Des milliers de manifestants contre la guerre ont été arrêtés et les diffuseurs russes indépendants ont été privés d’antenne, dans un État dont le principal chef de l’opposition a été empoisonné avec un agent neurotoxique avant d’être jeté en prison.

Plus de 100 000 Russes ont voté avec leurs pieds et ont fui à l’étranger.

Que peut faire l’Occident ?

L’alliance défensive de l’OTAN a clairement indiqué qu’elle n’envisageait pas d’envoyer des troupes de combat en Ukraine. Mais les pays membres ont fourni des armes et des hôpitaux de campagne et l’UE, pour la première fois de son histoire, va acheter et envoyer des armes et d’autres équipements.

L’OTAN a déployé plusieurs milliers de soldats dans les États baltes et en Pologne et active pour la première fois une partie de sa force de réaction rapide, beaucoup plus importante. L’OTAN ne dira pas où, mais une partie de ces troupes pourrait aller en Roumanie, en Bulgarie, en Hongrie et en Slovaquie.

Dans le même temps, l’Occident cible l’économie, les institutions financières et les individus de la Russie :

  • L’UE, les États-Unis, le Royaume-Uni, le Japon et le Canada coupent les principales banques russes du réseau international de paiement Swift, qui permet le transfert fluide et rapide d’argent par-delà les frontières.
  • Les États-Unis ont interdit les importations de pétrole et de gaz russes ; l’Union européenne a l’intention de réduire de deux tiers ses importations de gaz d’ici un an et le Royaume-Uni a l’intention d’éliminer progressivement le pétrole russe d’ici la fin de 2022.
  • L’Allemagne a suspendu l’approbation du gazoduc russe Nord Stream 2, qui représente un investissement majeur pour la Russie et les entreprises européennes.
  • Les compagnies aériennes russes se sont vu interdire l’accès à l’espace aérien de l’UE, du Royaume-Uni et du Canada.
  • Des sanctions personnelles ont été imposées au président Poutine, au ministre des affaires étrangères Sergueï Lavrov et à de nombreuses autres personnes.
  • Les médias d’État russes Sputnik et Russia Today, considérés comme des porte-parole du Kremlin, sont interdits dans l’UE.
  • La ville russe de Saint-Pétersbourg ne pourra plus accueillir la finale de la Ligue des champions cette année et le Grand Prix de Russie n’aura pas lieu à Sotchi.
Graphique OTAN et troupes américaines

Que dit l’OTAN ?

L’OTAN est une alliance défensive avec une politique de portes ouvertes aux nouveaux membres, et ses 30 États membres sont catégoriques : cela ne changera pas.
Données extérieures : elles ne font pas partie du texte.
$ cat flow/config.mk
export PLATFORM = sky130hd
export DESIGN_NAME = adder
export DESIGN_NICKNAME = adder
export VERILOG_FILES = /design/flow/design.v
export SDC_FILE = /design/flow/constraint.sdc
export NUM_CORES = 4
export LEC_CHECK = 1
export CORE_AREA = 10 10 70 70
export DIE_AREA = 0 0 80 80
$ cat flow/run.sh
#!/bin/bash
# OpenROAD 26Q1-2900-gdf79404cd8, Yosys 0.63+post, stock flow scripts
make -C /OpenROAD-flow-scripts/flow DESIGN_CONFIG=/design/flow/config.mk WORK_HOME=/design/flow/orfs finish
$ cat flow/design.v
module adder( a, b, cin, sum, cout ) ;
input [3:0]     a;
input [3:0]     b;
input           cin;
output [3:0]    sum;
output          cout;
assign { cout, sum } = a + b + cin;
endmodule
$ cat flow/constraint.sdc
current_design adder

set clk_period 3.8
set clk_io_pct 0.2

create_clock -name clk0 -period $clk_period

set non_clock_inputs [all_inputs -no_clocks]
set_input_delay [expr $clk_period * $clk_io_pct] -clock clk0 $non_clock_inputs
set_output_delay [expr $clk_period * $clk_io_pct] -clock clk0 [all_outputs]
==> impl_metrics.ini <==
; physical design summary
[sta]
setup_viol = 0
fmax_mhz = 295
drv_slew = 0
finalClockPeriodUsage_pct = 89.2
max_slew_margin_pct = 89.4
hold_viol = 0
worstMarginPinSlew_ps = 157
min_period_ps = 3390
rsz0062_at_grt = false
setup_tns_ps = 0

[synth]
syn_area_sq_um = 144
avgSynthCellArea_sq_um = 8.99
netlist_instances = 16
ys_cells = 16
synth-area-yosys_sq_um = 144
synth.distinct_cells = 9
synth_seq_share_pct = 0
yosys_warnings = 0

[layout]
flops = 0
clockBufferCount = 0
layout-drive-gt1-share_pct = 3.33
area_delta_synth_final_pct = 137
lay_top_cells = clkdlybuf4s50_1, inv_1, ha_1
regArea_sq_um = 0
fill_cells = 398
final_common_cell = clkdlybuf4s50_1
finalNonFillerCells = 76

[routing]
vias_per_cell = 2.05
drt_wl_total_microns = 498
drc = 0
wl_per_cell_microns = 6.55
vias = 156
antennaDiodeCount = 0
initialDrtViolationCount = 0
first_pass_iters = 1
antenna_left = 0

[floorplan]
coreArea_sq_um = 3420
die_x_microns = 80
fp-row-count = 21
fp_util_pct = 4.21
fp.dieH_microns = 80
die_area_sq_um = 6400
io-pin-count = 14

[setup_path]
cp_max_fo = 2
crit_path_start_kind = input pin
crit_arrival_ps = 2630
endpoint_kind = output port
path_class = input pin to output port
cp_data_required_time_ps = 3040

[placed_design]
portBuffers = 14
dp.cells = 76
place_congestion = 0.772

[run]
cap_violations = 0
warnings = 35

[worst_hold_path]
hold_depth = 3
hold_class = input pin to output port
whs_endpoint = sum[0]
worstHoldStart = cin

[clocking]
cts_resized = 0
post-cts-setup-buffer-count = 0
cts_hold_repair.buffers = 0

[status]
status = finished clean

[power_and_ir_drop]
power.leakage_nw = 0.135
power.density_nw_per_um2 = 131
ir_drop_v = 0.0000133

[global_route]
overflow = 0
track_usage_pct = 1.55
antenna_found_initial = 0
grt_pass1_vias = 154
grt_max_degree = 4
grt_pass1_wl_microns = 779
power by group:
group | leakage (nW) | switching, W | internal [W]
registers | 0 | 0 | 0
logic | 0.135 | 0.0000126 | 0.0000320
clock network | 0 | 0 | 0
cells by family after synthesis:
family	count (synthesis)	synth area share, %
fa+ha+maj	5	53.9
buf+inv	4	10.4
compound gates	3	14.8
xor+xnor	2	12.2
simple gates	2	8.70
cell usage after synthesis:
cell type / number / share of area (%)
a21oi_2: 1 / 6.1
nor2b_1: 1 / 4.4
inv_1: 4 / 10
nand2b_1: 1 / 4.4
ha_1: 3 / 26
xnor2_1: 2 / 12
fa_1: 2 / 28
o21ai_0: 1 / 3.5
a21o_1: 1 / 5.2
metal layers:
metal  vias up  track usage, %  share of wire (%)
li1         79               -                  -
met3         0            1.25                 26
met4         0               0                  0
met5         -               0                  0
met1        65            2.32                 46
met2        12            1.69                 28
worst max path at each step:
stage,slack (ps),startpoint,end
5_1_grt,280,b[0],cout
6_report,410,a[0],cout
4_1_cts,390,a[0],cout
worst max-delay path, stage by stage:
cell             delay (ps)
clkdlybuf4s50_1         480
fa_1                    200
inv_1                    50
fa_1                    400
nor2b_1                 120
o21ai_0                  80
nand2b_1                 70
clkdlybuf4s50_1         460
cell type report:
cell class / instances / area (sq um) / area share [%]
inverters: 4 / 15.0 / 4.40
multi-input cells: 12 / 129 / 37.7
well taps: 46 / 57.6 / 16.8
repair buffers: 14 / 140 / 41.0
metrics by stage:
stage          total power, W  setup slack [ps]  hold slack [ps]  cell area [sq um]  utilization (%)
2_1_floorplan       0.0000141              1360             1620                144                -
3_3_place_gp        0.0000458               404             2610                342             10.0
3_5_place_dp        0.0000458               395             2600                342             10.0
4_1_cts             0.0000461               392             2610                342             10.0
5_1_grt             0.0000506               282             2620                342             10.0
6_report            0.0000446               412             2600                342             10.0
No activity file was given, so power comes from the tool's default toggle rates.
Pour reprendre les termes du secrétaire général Jens Stoltenberg, c’est à l’Ukraine de décider si elle aspire à l’adhésion, et aux 30 alliés de décider.

Le président ukrainien a d’abord demandé un calendrier précis pour l’adhésion, mais il a ensuite modéré sa position lorsqu’il a réalisé qu’elle n’était pas envisageable avant plusieurs années. « Je me suis calmé sur cette question il y a longtemps », a déclaré le président Zelensky à ABC News.
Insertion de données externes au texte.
==> flow/design.v <==
module Type(
    input [2-1:0] din,
    output reg [2-1:0] dout,
    input clk,
    input rst,
    input [4-1:0] nth,
    input ren,
    input wen
    );
    reg [2-1:0] type[0:11-1]; 
    always@(posedge clk) begin
        if(rst) begin
            type[0] <= 2'd0;  
            type[1] <= 2'd1;  
            type[2] <= 2'd2;  
            type[3] <= 2'd1;
            type[4] <= 2'd1;
            type[5] <= 2'd1;
            type[6] <= 2'd1;
            type[7] <= 2'd1;
            type[8] <= 2'd1;
            type[9] <= 2'd1;
            type[10] <= 2'd1;
        end
        else begin
            if (wen && ren == 1'b0) begin
                type[nth] <= din;
            end
            else begin
                type[nth] <= type[nth];
            end
        end
    end
    always @ ( * ) begin
      if (wen) begin
        dout = 2'd0;
      end
      else begin
        if (ren) begin
          dout = type[nth];
        end
        else begin
          dout = 2'd0;
        end
      end
    end
endmodule
module Alive(
    input din,
    output reg dout,
    input clk,
    input rst,
    input [3:0] nth,
    input ren,
    input wen
    );
    reg [0:11-1] alive; 
    always@(posedge clk) begin
        if(rst) begin
            alive[0] <= 1'b1;
            alive[1] <= 1'b1;
            alive[2] <= 1'b1;
            alive[3] <= 1'b1;
            alive[4] <= 1'b1;
            alive[5] <= 1'b1;
            alive[6] <= 1'b1;
            alive[7] <= 1'b1;
            alive[8] <= 1'b1;
            alive[9] <= 1'b1;
            alive[10] <= 1'b1;
        end
        else begin
            if (wen && ren == 1'b0) begin
                alive[nth] <= din;
            end else begin
                alive[nth] <= alive[nth];
            end
        end
    end
    always @ ( * ) begin
      if (wen) begin
        dout <= 1'b0;
      end else begin
        if (ren) begin
          dout = alive[nth];
        end else begin
          dout = 1'b0;
        end
      end
    end
endmodule
module Position(
    input signed [18:0] pos_x_in,
    input signed [18:0] pos_y_in,
    output reg signed [18:0] pos_x_out,
    output reg signed [18:0] pos_y_out,
    input clk,
    input rst,
    input [3:0] nth,
    input ren,
    input wen
    );
    reg signed [18:0] posX[0:11-1];
    reg signed [18:0] posY[0:11-1];
    always@(posedge clk) begin
        if(rst) begin
            posX[0] <= {1'b0,10'd320,8'b0}; posY[0] <= {1'b0,10'd440,8'b0}; 
            posX[1] <= {1'b0,10'd130,8'b0}; posY[1] <= {1'b0,10'd310,8'b0};
            posX[2] <= {1'b0,10'd450,8'b0}; posY[2] <= {1'b0,10'd390,8'b0};
            posX[3] <= {1'b0,10'd380,8'b0}; posY[3] <= {1'b0,10'd368,8'b0};
            posX[4] <= {1'b0,10'd420,8'b0}; posY[4] <= {1'b0,10'd368,8'b0};
            posX[5] <= {1'b0,10'd480,8'b0}; posY[5] <= {1'b0,10'd368,8'b0};
            posX[6] <= {1'b0,10'd450,8'b0}; posY[6] <= {1'b0,10'd332,8'b0}; 
            posX[7] <= {1'b0,10'd435,8'b0}; posY[7] <= {1'b0,10'd296,8'b0};
            posX[8] <= {1'b0,10'd465,8'b0}; posY[8] <= {1'b0,10'd296,8'b0};
            posX[9] <= {1'b0,10'd450,8'b0}; posY[9] <= {1'b0,10'd260,8'b0}; 
            posX[10] <= {1'b0,10'd0,8'b0}; posY[10] <= {1'b0,10'd0,8'b0};
        end
        else begin
            if (wen && ren == 1'b0) begin
                posX[nth] <= pos_x_in;
                posY[nth] <= pos_y_in;
            end
            else begin
                posX[nth] <= posX[nth];
                posY[nth] <= posY[nth];
            end
        end
    end
    always @ ( * ) begin
      if (wen) begin
        pos_x_out = {1'b0,10'd0,8'b0};
        pos_y_out = {1'b0,10'd0,8'b0};
      end else begin
        if (ren) begin
          pos_x_out = posX[nth];
          pos_y_out = posY[nth];
        end else begin
          pos_x_out = {1'b0,10'd0,8'b0};
          pos_y_out = {1'b0,10'd0,8'b0};
        end
      end
    end
endmodule
module Radian(
    input signed [10-1:0] din,
    output reg signed [10-1:0] dout,
    input clk,
    input rst,
    input [4-1:0] nth,
    input ren,
    input wen
    );
    reg signed [10-1:0] rad[0:11-1];
    always@(posedge clk) begin
        if(rst) begin
            rad[0] <= {1'b0,2'b00,7'b000_0000};
            rad[1] <= {1'b0,2'b00,7'b000_0000};
            rad[2] <= {1'b0,2'b00,7'b000_0000};
            rad[3] <= {1'b0,2'b00,7'b000_0000};
            rad[4] <= {1'b0,2'b00,7'b000_0000};
            rad[5] <= {1'b0,2'b00,7'b000_0000};
            rad[6] <= {1'b0,2'b00,7'b000_0000};
            rad[7] <= {1'b0,2'b00,7'b000_0000};
            rad[8] <= {1'b0,2'b00,7'b000_0000};
            rad[9] <= {1'b0,2'b00,7'b000_0000};
            rad[10] <= {1'b0,2'b00,7'b000_0000};
        end
        else begin
            if (wen && ren == 1'b0) begin
                rad[nth] <= din;
            end
            else begin
                rad[nth] <= rad[nth];
            end
        end
    end
    always @ ( * ) begin
      if (wen) begin
        dout = {1'b0,2'b00,7'b000_0000};
      end else begin
        if (ren) begin
          dout = rad[nth];
        end else begin
          dout = {1'b0,2'b00,7'b000_0000};
        end
      end
    end
endmodule
module Vertices(
    input signed [18:0] pos_x_in,
    input signed [18:0] pos_y_in,
    output reg signed [18:0] pos_x_out,
    output reg signed [18:0] pos_y_out,
    input clk,
    input [3:0] nth,
    input [1:0] i,
    input ren,
    input wen
    );
    reg signed [18:0] posX[0:4*11-1];
    reg signed [18:0] posY[0:4*11-1];
    always@(posedge clk) begin
        if (wen && ren == 1'b0) begin
            posX[4*nth + i] <= pos_x_in;
            posY[4*nth + i] <= pos_y_in;
        end
        else begin
            posX[4*nth + i] <= posX[4*nth + i];
            posY[4*nth + i] <= posY[4*nth + i];
        end
    end
    always @ ( * ) begin
      if (wen) begin
        pos_x_out = {1'b0,10'd0,8'b0};
        pos_y_out = {1'b0,10'd0,8'b0};
      end else begin
        if (ren) begin
          pos_x_out = posX[4*nth + i];
          pos_y_out = posY[4*nth + i];
        end else begin
          pos_x_out = {1'b0,10'd0,8'b0};
          pos_y_out = {1'b0,10'd0,8'b0};
        end
      end
    end
endmodule
==> flow/run.sh <==
#!/bin/bash
# OpenROAD 26Q1-2900-gdf79404cd8, Yosys 0.63+post, stock flow scripts
make -C /OpenROAD-flow-scripts/flow DESIGN_CONFIG=/design/flow/config.mk WORK_HOME=/design/flow/orfs finish
==> flow/config.mk <==
export PLATFORM = sky130hd
export DESIGN_NAME = Vertices
export DESIGN_NICKNAME = Vertices
export VERILOG_FILES = /design/flow/design.v
export SDC_FILE = /design/flow/constraint.sdc
export NUM_CORES = 4
export LEC_CHECK = 1
export CORE_UTILIZATION = 40
==> flow/constraint.sdc <==
current_design Vertices

set clk_period 40.8
set clk_io_pct 0.2

create_clock -name clk0 -period $clk_period [get_ports {clk}]

set non_clock_inputs [all_inputs -no_clocks]
set_input_delay [expr $clk_period * $clk_io_pct] -clock clk0 $non_clock_inputs
set_output_delay [expr $clk_period * $clk_io_pct] -clock clk0 [all_outputs]
==> reports/metrics.yaml <==
worst-setup-path-type: "in2out"
hp-start: "posX[36][10]"
synth_area_mm2: 0.06705
largest_area_cell: "edfxtp_1"
ys_seq_share_pct: 74.88
area_leaders: "edfxtp_1 (75%), mux2i_1 (4.0%), mux4_2 (3.0%)"
cts_htree_levels: 4
ys_ff: 1672
tightestPinTransition_ps: 1050
p_leak_nw: 23.87
cts_resized: 0
final_common_cell: "edfxtp_1"
crit_arrival_ps: 13060
ioPinCount: 85
synth_chip_area_mm2: 0.06705
post-route-period-util_pct: 52.01
r2r-start: "posY[8][14]"
grtUsageMet3_pct: 16.85
vias_per_cell: 5.927
routedWlPerCell_um: 30.21
grt_pass1_vias: 38750
tns_ps: 0
reg2reg_to: "posY[12][14]"
die_x_um: 411.4
path_clk_slew_ps: 60
top_usage_layer: "met2"
ys_async_sr_fraction_pct: 0
insertion_delay_ps: 810
ant_nets: 0
grt_util_all_layers_pct: 24.51
warning_count: 29
drtIter0Drc: 2497
core_mm2: 0.1657
min_path_type: "reg2reg"
rows: 149
hold_path_end: "posX[32][10]"
reg2regPathDepth: 7
avgSynthCellArea_um2: 17.40
dp_cells: 6008
final_cell_count_no_fill: 6297
fillers: 13710
met2_usage_pct: 35.10
power_density_mw_per_mm2: 47.97
cp-end-kind: "output pin"
finalWorstSetupSlack_ps: 19580
drv_cap: 0
grt_max_degree: 104
hold_violations: 0
drt-total-wl_um: 190200
antenna_found_initial: 2
die-height_um: 411.4
synth-edff-count: 1672
dr_total_vias: 37320
worstHoldPathCells: 3
crit_path_start_kind: "primary input"
cts_buffer_depth: 3
drive_above_1_share_pct: 18.58
clock-skew-final_ps: 24.36
hpwl_um: 106600
synth_cell_types: 72
total_power_mw: 3.651
syn2layout_area_growth_pct: 13.52
yosysWarnings: 1
slew_violations: 0
r2r_setup_slack_ps: 37990
slew_headroom_pct: 29.09
gp_congestion: 0.8674
post-cts-setup-buffers: 0
cts_buffers: 162
rsz0062_at_grt: "no"
cts_tree: "done"
cp.required_ps: 32640
syn_inst: 3854
finalSetupViolCount: 0
fp_util_pct: 40.46
post-route-min-period_ps: 21220
cts_root_buf: "clkbuf_16"
ff_type: "edfxtp_1"
grt_pass1_wl_um: 272300
cp_max_fo: 59
peakVddDrop_uv: 43.76
drc: 0
clock.fmax_mhz: 47.13
top_area_share_pct: 74.88
first_pass_iters: 5
clock-sinks: 1672
cts-hold-fix-buffers: 0
overflow: 0
dp_slack_ps: 19560
final_util_pct: 45.93
placed_area_mm2: 0.07114
die_area_mm2: 0.1693
ys_cells: 3854
timing.hold.ws_ps: 1012
grt_use_met1_pct: 30.25
port_buffers: 84
fin_area_mm2: 0.07612
outcome: "complete, no violations"
final_cell_mix: "edfxtp_1 (1,672), mux2i_1 (265), a21oi_1 (194)"
[kinds of logic after synthesis]
group	after synthesis	synth area share [%]
AND-OR/OR-AND	836	9.052
buffers and inverters	303	2.652
flip-flops	1672	74.88
multiplexers	416	8.037
AND/OR/NAND/NOR	627	5.378
[power breakdown]
group          switching (mW)  total (mW)  internal [mW]
registers             0.00265        1.95           1.95
logic                   0.190       0.266         0.0754
clock network           0.634        1.43          0.799
[critical path, stage by stage]
cell	delay, ps
buf_8	310
buf_4	480
buf_4	570
buf_4	500
nor2b_4	60
buf_4	260
buf_4	350
a32o_1	330
o31a_1	280
nor4_1	830
buf_4	270
a21oi_1	80
clkdlybuf4s50_1	440
[cell usage after synthesis (70+ instances only)]
cell type	number
a21oi_1	194
a221oi_1	81
a22oi_1	81
buf_2	120
clkbuf_1	76
edfxtp_1	1672
mux2i_1	265
mux4_2	90
nand2_1	138
nand2b_1	70
nand3_1	73
nand3b_1	92
nor2_1	97
o22ai_1	89
[final cells by class]
type	count	area (um2)	area share, %
clock buffers	201	4264	5.602
clock inverters	86	708.2	0.9304
inverters	5	25.02	0.03288
repair buffers	263	2207	2.900
diodes	2	5.005	0.006575
multi-input cells	1879	15960	20.97
well taps	2189	2739	3.598
flip-flops and latches	1672	50210	65.96
[sequential cells by signal, summed over array words and instances, names as in the netlist]
name / count
posX: 836
posY: 836
[worst max-delay path by stage]
| stage | startpoint | to | slack (ps) | cells after the start |
|---|---|---|---|---|
| CTS | i[0] | pos_y_out[14] | 19560 | 13 |
| global route | i[0] | pos_y_out[14] | 19360 | 13 |
| finish | i[0] | pos_y_out[14] | 19580 | 13 |
[metal layers]
metal | up-vias | wire, um | part of all wire [%]
li1 | 16000 | - | -
met1 | 18540 | 63890 | 34
met2 | 2410 | 87680 | 46
met3 | 366 | 29790 | 16
met4 | 6 | 8734 | 4.6
met5 | - | 140 | 0.074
La candidature de l’Ukraine n’est peut-être plus d’actualité, mais l’idée qu’un pays membre de l’OTAN renonce à son adhésion ne tient pas la route.

Pays de l'OTAN
Légende image,Pays de l’OTAN

Existe-t-il une issue diplomatique ?

Il semble qu’il y ait très peu de chances pour l’instant, même si les deux parties ont tenu plusieurs séries de pourparlers.

L’Ukraine s’est déjà rapprochée de l’OTAN, mais la Russie insiste pour que Kiev dépose ses armes et se démilitarise, ce qui n’arrivera pas.

Au-delà de la guerre, tout accord éventuel devrait porter sur le statut de l’Ukraine orientale et de la Crimée, ainsi que sur le contrôle des armes avec l’Occident.

Le président russe Vladimir Poutine s'entretient avec le président américain Joe Biden par liaison vidéo à Sotchi, en Russie, le 7 décembre 2021

CRÉDIT PHOTO,REUTERS

Légende image,Les Russes et les Américains se sont entretenus à plusieurs reprises par liaison vidéo et par téléphone

Les États-Unis ont proposé d’entamer des discussions sur la limitation des missiles à courte et moyenne portée, ainsi que sur un nouveau traité sur les missiles intercontinentaux. La Russie souhaitait que toutes les armes nucléaires américaines soient interdites au-delà de leurs territoires nationaux.

La Russie s’est montrée positive à l’égard d’un « mécanisme de transparence » proposé pour les contrôles mutuels des bases de missiles – deux en Russie, et deux en Roumanie et en Pologne.